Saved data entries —
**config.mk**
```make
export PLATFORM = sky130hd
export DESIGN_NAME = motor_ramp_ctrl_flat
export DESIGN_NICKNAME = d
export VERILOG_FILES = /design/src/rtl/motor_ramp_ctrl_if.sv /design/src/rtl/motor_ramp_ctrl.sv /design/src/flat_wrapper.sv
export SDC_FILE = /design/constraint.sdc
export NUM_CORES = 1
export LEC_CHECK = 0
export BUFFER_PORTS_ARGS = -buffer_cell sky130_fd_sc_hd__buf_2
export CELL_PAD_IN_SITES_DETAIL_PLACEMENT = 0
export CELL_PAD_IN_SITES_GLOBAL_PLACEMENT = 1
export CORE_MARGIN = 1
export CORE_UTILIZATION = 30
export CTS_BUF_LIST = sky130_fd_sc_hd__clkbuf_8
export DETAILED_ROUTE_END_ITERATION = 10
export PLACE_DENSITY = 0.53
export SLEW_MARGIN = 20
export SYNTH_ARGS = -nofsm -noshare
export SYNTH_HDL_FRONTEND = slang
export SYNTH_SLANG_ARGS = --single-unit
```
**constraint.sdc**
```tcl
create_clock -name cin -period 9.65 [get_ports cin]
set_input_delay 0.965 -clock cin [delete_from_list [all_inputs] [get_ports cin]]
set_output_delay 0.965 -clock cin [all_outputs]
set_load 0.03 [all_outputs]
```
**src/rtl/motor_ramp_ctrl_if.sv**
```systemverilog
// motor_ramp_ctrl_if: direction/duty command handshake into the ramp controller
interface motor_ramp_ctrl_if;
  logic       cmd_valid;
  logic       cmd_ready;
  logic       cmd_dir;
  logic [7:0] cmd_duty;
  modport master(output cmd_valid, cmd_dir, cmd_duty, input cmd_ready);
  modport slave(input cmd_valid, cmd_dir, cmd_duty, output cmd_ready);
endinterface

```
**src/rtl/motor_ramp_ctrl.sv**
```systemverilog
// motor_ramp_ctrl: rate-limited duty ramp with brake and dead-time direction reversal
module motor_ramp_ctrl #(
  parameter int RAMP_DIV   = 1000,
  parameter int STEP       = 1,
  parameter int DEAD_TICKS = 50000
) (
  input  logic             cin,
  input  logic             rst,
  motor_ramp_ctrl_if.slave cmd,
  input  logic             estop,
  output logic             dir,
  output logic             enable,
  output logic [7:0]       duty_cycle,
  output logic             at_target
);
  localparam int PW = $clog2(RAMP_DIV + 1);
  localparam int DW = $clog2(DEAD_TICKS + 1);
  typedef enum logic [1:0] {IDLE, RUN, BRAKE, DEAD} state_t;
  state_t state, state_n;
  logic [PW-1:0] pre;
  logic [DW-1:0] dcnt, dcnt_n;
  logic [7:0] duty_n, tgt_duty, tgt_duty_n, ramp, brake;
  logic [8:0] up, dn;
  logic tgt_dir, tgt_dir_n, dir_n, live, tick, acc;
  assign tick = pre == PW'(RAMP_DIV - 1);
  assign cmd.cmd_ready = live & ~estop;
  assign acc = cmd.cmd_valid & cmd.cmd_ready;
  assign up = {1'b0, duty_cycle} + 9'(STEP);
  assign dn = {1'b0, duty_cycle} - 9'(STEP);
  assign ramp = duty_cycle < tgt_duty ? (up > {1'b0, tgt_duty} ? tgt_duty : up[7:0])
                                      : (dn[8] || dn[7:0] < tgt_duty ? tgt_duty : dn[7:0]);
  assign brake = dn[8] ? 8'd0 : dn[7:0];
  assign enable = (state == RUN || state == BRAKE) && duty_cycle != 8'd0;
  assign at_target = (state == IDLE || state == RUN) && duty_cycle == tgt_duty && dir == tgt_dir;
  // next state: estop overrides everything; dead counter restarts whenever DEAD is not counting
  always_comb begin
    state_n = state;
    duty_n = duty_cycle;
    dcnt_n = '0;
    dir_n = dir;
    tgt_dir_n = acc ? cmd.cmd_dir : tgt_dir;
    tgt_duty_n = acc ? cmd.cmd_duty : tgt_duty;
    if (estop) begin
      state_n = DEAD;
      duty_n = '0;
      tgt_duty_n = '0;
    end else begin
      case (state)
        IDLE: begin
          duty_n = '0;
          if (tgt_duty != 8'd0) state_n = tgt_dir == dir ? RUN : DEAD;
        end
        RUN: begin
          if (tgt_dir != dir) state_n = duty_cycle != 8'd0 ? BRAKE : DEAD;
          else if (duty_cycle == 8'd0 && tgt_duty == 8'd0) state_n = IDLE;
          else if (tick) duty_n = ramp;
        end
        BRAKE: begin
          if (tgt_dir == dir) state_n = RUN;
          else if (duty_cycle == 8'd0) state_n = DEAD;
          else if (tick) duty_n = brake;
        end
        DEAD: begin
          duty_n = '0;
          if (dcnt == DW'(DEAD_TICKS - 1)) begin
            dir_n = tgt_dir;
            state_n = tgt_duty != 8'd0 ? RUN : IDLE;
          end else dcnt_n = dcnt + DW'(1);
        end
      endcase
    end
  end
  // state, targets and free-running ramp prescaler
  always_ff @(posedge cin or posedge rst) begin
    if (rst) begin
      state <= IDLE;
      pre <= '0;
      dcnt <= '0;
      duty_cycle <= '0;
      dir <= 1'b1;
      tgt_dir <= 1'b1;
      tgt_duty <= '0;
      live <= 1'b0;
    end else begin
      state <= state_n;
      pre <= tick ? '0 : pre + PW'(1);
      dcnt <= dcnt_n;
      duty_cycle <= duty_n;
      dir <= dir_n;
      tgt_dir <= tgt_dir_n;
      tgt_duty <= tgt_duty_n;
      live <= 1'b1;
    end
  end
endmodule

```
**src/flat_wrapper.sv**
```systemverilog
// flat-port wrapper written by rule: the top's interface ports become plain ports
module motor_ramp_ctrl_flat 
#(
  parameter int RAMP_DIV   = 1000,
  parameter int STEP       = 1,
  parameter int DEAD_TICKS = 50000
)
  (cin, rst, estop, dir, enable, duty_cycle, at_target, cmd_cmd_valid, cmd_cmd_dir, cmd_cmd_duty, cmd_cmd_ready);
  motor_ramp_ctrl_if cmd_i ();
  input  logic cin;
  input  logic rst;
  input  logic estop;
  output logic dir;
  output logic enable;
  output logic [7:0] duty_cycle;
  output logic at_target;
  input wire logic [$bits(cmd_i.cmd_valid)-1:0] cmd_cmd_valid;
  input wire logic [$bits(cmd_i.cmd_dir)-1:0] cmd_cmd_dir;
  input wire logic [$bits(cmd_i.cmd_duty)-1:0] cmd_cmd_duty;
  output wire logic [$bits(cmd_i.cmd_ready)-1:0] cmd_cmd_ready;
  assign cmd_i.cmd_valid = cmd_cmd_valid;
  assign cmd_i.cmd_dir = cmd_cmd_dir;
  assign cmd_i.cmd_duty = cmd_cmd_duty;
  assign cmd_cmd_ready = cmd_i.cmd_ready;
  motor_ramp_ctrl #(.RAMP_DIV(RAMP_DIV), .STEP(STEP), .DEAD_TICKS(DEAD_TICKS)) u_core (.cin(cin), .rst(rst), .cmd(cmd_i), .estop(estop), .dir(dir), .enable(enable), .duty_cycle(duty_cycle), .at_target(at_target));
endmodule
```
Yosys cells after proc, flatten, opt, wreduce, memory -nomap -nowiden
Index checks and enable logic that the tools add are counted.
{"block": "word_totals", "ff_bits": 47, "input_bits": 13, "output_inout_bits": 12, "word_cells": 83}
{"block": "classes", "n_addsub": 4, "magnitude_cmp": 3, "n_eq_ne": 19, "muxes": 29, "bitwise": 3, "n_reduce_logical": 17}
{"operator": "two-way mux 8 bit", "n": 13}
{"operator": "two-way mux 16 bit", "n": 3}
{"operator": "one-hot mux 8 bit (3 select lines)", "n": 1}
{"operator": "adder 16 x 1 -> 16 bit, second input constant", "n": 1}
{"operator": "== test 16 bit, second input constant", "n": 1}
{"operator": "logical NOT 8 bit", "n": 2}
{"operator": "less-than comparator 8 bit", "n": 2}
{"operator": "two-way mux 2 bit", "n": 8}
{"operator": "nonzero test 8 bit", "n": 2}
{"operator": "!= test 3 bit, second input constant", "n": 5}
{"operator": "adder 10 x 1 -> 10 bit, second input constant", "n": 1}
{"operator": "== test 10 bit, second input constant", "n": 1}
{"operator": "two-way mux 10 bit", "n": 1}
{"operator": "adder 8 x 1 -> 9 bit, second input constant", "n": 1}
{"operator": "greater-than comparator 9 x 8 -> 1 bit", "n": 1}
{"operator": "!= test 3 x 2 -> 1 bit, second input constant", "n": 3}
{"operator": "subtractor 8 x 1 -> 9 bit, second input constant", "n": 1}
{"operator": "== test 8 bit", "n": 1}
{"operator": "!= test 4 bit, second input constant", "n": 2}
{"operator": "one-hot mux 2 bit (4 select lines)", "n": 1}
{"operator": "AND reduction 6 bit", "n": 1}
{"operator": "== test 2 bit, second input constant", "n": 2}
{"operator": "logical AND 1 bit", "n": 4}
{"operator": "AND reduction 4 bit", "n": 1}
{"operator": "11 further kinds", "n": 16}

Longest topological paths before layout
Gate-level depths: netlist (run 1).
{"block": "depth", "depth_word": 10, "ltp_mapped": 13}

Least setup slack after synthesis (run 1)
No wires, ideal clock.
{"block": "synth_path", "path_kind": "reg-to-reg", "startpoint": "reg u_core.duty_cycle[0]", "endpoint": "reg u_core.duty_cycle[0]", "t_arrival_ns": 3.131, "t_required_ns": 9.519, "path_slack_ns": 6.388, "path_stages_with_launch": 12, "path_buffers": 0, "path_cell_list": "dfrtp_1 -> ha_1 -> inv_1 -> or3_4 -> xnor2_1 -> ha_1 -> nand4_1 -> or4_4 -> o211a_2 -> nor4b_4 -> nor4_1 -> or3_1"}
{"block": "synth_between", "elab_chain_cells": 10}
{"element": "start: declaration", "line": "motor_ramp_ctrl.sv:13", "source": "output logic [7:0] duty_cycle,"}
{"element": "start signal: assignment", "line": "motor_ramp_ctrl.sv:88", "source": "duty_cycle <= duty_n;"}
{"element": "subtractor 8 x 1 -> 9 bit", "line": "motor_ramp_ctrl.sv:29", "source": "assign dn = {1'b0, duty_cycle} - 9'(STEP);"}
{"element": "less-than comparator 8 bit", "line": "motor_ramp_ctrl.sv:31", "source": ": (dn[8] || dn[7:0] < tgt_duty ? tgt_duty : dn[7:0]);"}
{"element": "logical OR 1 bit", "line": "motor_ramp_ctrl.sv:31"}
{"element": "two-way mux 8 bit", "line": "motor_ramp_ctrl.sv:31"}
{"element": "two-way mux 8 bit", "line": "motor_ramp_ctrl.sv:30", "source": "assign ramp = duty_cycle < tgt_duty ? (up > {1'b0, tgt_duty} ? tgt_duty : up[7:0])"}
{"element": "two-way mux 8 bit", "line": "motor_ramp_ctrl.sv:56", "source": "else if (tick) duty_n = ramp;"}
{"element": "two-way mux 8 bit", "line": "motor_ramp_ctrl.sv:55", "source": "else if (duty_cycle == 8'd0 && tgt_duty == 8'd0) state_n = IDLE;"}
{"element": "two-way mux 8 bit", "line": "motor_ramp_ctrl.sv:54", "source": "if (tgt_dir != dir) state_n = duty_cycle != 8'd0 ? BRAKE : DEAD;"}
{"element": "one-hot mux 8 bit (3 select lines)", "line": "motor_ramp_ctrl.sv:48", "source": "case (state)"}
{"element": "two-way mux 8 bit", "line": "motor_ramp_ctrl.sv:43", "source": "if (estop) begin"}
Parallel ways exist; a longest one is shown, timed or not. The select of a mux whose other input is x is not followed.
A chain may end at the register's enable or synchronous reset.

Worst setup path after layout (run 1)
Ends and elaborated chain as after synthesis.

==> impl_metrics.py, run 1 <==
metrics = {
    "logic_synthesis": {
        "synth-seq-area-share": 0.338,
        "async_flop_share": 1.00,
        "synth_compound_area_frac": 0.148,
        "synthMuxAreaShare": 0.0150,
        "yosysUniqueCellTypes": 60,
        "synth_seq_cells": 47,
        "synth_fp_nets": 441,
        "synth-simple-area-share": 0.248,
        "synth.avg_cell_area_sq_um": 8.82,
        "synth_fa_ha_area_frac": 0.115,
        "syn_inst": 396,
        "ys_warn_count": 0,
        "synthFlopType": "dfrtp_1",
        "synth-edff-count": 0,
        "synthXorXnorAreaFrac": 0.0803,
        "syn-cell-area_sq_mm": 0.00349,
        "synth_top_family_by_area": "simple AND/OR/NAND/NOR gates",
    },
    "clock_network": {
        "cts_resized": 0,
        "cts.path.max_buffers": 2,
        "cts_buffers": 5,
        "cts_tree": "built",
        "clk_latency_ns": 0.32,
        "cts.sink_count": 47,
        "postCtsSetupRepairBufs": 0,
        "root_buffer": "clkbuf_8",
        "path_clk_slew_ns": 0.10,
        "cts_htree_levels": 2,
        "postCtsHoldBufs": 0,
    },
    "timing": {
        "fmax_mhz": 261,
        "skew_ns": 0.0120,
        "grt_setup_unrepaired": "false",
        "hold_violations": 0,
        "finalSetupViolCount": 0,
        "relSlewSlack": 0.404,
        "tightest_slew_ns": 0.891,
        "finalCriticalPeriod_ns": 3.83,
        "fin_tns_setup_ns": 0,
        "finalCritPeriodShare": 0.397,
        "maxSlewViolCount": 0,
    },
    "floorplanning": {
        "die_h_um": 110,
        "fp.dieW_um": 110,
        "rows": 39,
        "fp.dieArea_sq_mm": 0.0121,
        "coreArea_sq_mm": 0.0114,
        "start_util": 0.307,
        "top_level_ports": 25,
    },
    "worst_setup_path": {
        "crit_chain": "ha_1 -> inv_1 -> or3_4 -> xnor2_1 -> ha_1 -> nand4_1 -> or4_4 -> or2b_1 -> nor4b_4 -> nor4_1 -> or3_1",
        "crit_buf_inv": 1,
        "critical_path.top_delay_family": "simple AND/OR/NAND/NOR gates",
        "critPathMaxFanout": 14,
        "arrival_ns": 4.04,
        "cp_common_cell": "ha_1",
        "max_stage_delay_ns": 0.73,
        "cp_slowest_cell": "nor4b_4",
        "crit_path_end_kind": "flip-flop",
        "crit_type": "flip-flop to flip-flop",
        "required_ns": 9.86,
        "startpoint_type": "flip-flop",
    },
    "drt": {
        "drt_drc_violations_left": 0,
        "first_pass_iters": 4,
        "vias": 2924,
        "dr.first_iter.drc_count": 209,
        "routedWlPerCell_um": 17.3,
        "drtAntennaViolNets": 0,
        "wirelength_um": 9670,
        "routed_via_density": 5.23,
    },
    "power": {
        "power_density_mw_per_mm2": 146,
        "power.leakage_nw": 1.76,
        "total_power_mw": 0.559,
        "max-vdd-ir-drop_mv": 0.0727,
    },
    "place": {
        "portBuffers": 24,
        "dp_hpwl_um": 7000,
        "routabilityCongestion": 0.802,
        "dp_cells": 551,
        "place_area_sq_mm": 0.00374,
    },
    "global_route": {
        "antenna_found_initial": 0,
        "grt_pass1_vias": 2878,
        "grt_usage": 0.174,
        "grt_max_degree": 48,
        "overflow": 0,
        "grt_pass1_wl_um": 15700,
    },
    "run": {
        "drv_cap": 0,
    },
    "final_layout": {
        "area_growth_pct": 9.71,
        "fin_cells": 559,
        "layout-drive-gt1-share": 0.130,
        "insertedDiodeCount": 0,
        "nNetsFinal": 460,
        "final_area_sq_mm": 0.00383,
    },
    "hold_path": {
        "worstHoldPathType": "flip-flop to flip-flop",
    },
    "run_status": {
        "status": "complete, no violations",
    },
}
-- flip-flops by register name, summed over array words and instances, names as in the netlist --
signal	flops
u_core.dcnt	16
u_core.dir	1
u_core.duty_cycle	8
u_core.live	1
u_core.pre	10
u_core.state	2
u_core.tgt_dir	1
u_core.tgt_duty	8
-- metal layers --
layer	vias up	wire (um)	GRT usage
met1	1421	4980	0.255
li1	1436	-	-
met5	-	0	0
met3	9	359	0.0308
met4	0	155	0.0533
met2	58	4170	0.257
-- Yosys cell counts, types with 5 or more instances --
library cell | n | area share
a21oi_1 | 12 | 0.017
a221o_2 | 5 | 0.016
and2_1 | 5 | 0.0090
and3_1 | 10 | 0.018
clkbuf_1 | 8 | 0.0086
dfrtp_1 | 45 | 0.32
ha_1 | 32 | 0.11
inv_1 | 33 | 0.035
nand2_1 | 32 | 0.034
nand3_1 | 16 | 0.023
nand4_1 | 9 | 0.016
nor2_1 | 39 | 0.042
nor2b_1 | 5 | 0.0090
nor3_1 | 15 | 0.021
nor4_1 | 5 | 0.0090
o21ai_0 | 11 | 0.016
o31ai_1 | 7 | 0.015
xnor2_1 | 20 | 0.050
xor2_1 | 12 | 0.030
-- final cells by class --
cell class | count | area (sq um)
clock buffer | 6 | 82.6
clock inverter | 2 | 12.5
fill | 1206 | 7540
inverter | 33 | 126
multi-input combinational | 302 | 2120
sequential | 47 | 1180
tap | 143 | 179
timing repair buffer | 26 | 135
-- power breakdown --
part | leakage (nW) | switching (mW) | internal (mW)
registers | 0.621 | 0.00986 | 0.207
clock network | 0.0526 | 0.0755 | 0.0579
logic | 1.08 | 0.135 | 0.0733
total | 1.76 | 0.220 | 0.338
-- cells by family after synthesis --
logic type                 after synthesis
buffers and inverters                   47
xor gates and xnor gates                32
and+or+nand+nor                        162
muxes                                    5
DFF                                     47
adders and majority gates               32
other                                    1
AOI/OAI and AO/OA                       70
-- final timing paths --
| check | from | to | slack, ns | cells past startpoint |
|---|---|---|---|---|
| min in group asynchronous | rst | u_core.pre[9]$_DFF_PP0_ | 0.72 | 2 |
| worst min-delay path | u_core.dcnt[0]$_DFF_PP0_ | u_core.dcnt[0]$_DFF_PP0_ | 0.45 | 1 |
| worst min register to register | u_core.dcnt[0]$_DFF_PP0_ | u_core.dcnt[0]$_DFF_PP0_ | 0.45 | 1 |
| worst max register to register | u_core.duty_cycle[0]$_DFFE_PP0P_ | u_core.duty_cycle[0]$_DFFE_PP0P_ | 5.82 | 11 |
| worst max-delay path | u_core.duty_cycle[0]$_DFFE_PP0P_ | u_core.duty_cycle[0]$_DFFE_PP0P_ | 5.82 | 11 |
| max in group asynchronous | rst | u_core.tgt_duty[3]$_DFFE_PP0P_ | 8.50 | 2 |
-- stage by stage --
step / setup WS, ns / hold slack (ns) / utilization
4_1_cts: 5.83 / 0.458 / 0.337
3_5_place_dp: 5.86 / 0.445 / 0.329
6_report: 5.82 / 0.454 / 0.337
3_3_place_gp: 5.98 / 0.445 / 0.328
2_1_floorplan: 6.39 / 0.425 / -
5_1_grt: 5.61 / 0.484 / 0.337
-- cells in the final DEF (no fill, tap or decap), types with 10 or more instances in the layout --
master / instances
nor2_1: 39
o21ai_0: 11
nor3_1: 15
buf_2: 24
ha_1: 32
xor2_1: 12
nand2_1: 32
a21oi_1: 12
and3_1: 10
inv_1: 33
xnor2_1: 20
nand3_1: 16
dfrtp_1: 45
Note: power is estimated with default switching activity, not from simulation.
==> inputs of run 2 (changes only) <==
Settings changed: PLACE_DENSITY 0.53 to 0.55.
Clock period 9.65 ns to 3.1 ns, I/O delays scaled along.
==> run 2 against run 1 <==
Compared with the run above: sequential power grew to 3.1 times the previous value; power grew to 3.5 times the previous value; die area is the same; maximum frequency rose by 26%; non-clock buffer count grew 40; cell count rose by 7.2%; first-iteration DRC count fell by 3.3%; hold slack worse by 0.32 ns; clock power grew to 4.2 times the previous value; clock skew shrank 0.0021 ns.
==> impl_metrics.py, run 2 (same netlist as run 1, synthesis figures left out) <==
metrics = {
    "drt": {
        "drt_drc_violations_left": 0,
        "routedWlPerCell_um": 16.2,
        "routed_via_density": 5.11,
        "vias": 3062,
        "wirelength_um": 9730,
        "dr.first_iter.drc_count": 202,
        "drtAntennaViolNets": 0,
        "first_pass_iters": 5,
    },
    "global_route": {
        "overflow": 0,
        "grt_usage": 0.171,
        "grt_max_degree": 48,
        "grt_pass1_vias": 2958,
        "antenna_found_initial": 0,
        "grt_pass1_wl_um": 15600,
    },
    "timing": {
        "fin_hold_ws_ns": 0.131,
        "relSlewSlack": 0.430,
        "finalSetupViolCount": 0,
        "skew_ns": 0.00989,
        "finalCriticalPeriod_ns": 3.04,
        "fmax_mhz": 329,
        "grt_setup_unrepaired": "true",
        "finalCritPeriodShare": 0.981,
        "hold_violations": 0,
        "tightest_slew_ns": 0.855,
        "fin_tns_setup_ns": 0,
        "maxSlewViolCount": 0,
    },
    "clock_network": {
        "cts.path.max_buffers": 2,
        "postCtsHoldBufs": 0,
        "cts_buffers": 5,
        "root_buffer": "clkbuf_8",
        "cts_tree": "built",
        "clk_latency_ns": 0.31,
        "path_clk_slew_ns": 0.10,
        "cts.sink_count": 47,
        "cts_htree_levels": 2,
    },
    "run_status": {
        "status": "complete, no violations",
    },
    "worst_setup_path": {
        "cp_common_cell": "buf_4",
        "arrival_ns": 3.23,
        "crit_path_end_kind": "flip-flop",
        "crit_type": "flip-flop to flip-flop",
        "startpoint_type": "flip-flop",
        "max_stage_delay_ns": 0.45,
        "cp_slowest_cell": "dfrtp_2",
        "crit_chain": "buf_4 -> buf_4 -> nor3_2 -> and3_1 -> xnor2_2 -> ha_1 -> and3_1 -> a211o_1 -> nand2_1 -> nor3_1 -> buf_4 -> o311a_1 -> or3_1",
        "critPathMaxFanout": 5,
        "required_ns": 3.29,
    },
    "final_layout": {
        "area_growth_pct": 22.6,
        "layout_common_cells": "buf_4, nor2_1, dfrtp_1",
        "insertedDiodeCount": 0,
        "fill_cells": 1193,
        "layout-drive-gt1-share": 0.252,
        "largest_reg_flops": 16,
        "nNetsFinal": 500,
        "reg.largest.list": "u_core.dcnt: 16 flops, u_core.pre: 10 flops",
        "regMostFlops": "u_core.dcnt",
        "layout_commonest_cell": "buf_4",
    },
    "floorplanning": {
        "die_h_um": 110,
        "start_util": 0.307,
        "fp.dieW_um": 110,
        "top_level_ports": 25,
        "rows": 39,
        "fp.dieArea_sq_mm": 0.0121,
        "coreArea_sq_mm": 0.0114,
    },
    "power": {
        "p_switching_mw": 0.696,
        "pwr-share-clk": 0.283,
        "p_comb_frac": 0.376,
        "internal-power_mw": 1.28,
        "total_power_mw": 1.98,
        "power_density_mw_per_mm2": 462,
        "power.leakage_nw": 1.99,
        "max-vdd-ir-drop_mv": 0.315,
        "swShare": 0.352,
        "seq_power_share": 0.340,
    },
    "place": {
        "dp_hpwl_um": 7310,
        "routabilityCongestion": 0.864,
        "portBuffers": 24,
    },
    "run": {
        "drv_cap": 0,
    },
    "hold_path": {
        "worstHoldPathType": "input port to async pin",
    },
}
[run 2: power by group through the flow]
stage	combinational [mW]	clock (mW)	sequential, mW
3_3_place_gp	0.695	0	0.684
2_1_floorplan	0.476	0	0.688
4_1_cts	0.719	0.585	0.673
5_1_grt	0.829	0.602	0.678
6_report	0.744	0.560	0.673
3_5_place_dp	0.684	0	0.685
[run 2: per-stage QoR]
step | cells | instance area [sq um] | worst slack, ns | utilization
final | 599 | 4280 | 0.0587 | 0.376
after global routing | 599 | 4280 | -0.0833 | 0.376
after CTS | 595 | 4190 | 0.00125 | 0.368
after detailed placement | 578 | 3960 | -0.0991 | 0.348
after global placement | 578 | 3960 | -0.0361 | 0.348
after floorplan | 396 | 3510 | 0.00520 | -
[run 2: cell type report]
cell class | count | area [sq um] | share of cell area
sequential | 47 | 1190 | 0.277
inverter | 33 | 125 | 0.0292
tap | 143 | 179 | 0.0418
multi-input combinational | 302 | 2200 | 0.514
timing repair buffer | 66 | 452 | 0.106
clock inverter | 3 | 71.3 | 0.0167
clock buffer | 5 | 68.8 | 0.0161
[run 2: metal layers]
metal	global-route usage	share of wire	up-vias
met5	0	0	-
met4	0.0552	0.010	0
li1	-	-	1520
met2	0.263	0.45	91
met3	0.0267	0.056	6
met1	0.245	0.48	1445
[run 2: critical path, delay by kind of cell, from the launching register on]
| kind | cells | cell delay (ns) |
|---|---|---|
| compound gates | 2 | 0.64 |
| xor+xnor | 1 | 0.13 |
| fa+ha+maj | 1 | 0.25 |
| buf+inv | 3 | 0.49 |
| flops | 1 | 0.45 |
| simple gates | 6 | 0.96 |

Exercise brief — Retype only the lines above between the line with "part | leakage" and the line with "worst min-delay path", counting those two lines as well, and keep every character as it is.

Reply to the task —
part | leakage (nW) | switching (mW) | internal (mW)
registers | 0.621 | 0.00986 | 0.207
clock network | 0.0526 | 0.0755 | 0.0579
logic | 1.08 | 0.135 | 0.0733
total | 1.76 | 0.220 | 0.338
-- cells by family after synthesis --
logic type                 after synthesis
buffers and inverters                   47
xor gates and xnor gates                32
and+or+nand+nor                        162
muxes                                    5
DFF                                     47
adders and majority gates               32
other                                    1
AOI/OAI and AO/OA                       70
-- final timing paths --
| check | from | to | slack, ns | cells past startpoint |
|---|---|---|---|---|
| min in group asynchronous | rst | u_core.pre[9]$_DFF_PP0_ | 0.72 | 2 |
| worst min-delay path | u_core.dcnt[0]$_DFF_PP0_ | u_core.dcnt[0]$_DFF_PP0_ | 0.45 | 1 |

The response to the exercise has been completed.